Exercise brief: Please set down, exactly as written, the line containing "excOut = excAdES;" and every line after it through the end of the records.

Data to process:
<file path="src/hw/memStagePkg.sv">
package memStagePkg;

    // load access kinds, U variants zero-extend
    typedef enum logic [2:0] {
        ldNone  = 3'd0,
        ldByte  = 3'd1,
        ldByteU = 3'd2,
        ldHalf  = 3'd3,
        ldHalfU = 3'd4,
        ldWord  = 3'd5
    } loadType;

    typedef enum logic [1:0] {
        stNone = 2'd0,
        stByte = 2'd1,
        stHalf = 2'd2,
        stWord = 2'd3
    } storeType;

    // values match the MIPS cause register ExcCode field
    typedef enum logic [4:0] {
        excNone = 5'd0,
        excAdEL = 5'd4,
        excAdES = 5'd5
    } excCode;

    // execute stage output, registered into the memory stage
    typedef struct packed {
        logic        valid;
        logic [31:0] pc;
        logic [31:0] aluOut;
        logic [31:0] storeData;
        loadType     ldType;
        storeType    stType;
        logic [4:0]  dst;
        logic        regWr;
    } exeMemBus;

    // toward writeback and the forwarding muxes
    typedef struct packed {
        logic [31:0] result;
        logic [4:0]  dst;
        logic        regWr;
    } memWbBus;

endpackage

</file>
<file path="src/hw/memExcept.sv">
`timescale 1ns/1ps

module memExcept (
    input  logic                  clk,
    input  logic                  arstN,
    input  memStagePkg::exeMemBus memIn,
    output logic                  addrErr,
    output logic                  flushException,
    output memStagePkg::excCode   excOut,
    output logic [31:0]           epc,
    output logic [31:0]           badVAddr
);
    import memStagePkg::*;

    logic halfAccess;
    logic wordAccess;
    logic misAligned;

    assign halfAccess = (memIn.ldType inside {ldHalf, ldHalfU}) || (memIn.stType == stHalf);
    assign wordAccess = (memIn.ldType == ldWord) || (memIn.stType == stWord);

    assign misAligned = (halfAccess && memIn.aluOut[0])
                     || (wordAccess && (memIn.aluOut[1:0] != 2'b00));

    assign addrErr        = memIn.valid && misAligned;
    assign flushException = addrErr;

    // stores report AdES and loads AdEL
    always_comb begin
        if (!addrErr) begin
            excOut = excNone;
        end else if (memIn.stType != stNone) begin
            excOut = excAdES;
        end else begin
            excOut = excAdEL;
        end
    end

    // cp0 style capture of the faulting instruction
    always_ff @(posedge clk or negedge arstN) begin
        if (!arstN) begin
            epc      <= 32'd0;
            badVAddr <= 32'd0;
        end else if (addrErr) begin
            epc      <= memIn.pc;
            badVAddr <= memIn.aluOut;
        end
    end

    // an unknown low address would leave the trap decision unknown
    assert property (@(posedge clk) disable iff (!arstN)
        (memIn.valid && (memIn.ldType != ldNone || memIn.stType != stNone))
            |-> !$isunknown(memIn.aluOut[1:0]));

endmodule

</file>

Your response:
            excOut = excAdES;
        end else begin
            excOut = excAdEL;
        end
    end

    // cp0 style capture of the faulting instruction
    always_ff @(posedge clk or negedge arstN) begin
        if (!arstN) begin
            epc      <= 32'd0;
            badVAddr <= 32'd0;
        end else if (addrErr) begin
            epc      <= memIn.pc;
            badVAddr <= memIn.aluOut;
        end
    end

    // an unknown low address would leave the trap decision unknown
    assert property (@(posedge clk) disable iff (!arstN)
        (memIn.valid && (memIn.ldType != ldNone || memIn.stType != stNone))
            |-> !$isunknown(memIn.aluOut[1:0]));

endmodule

</file>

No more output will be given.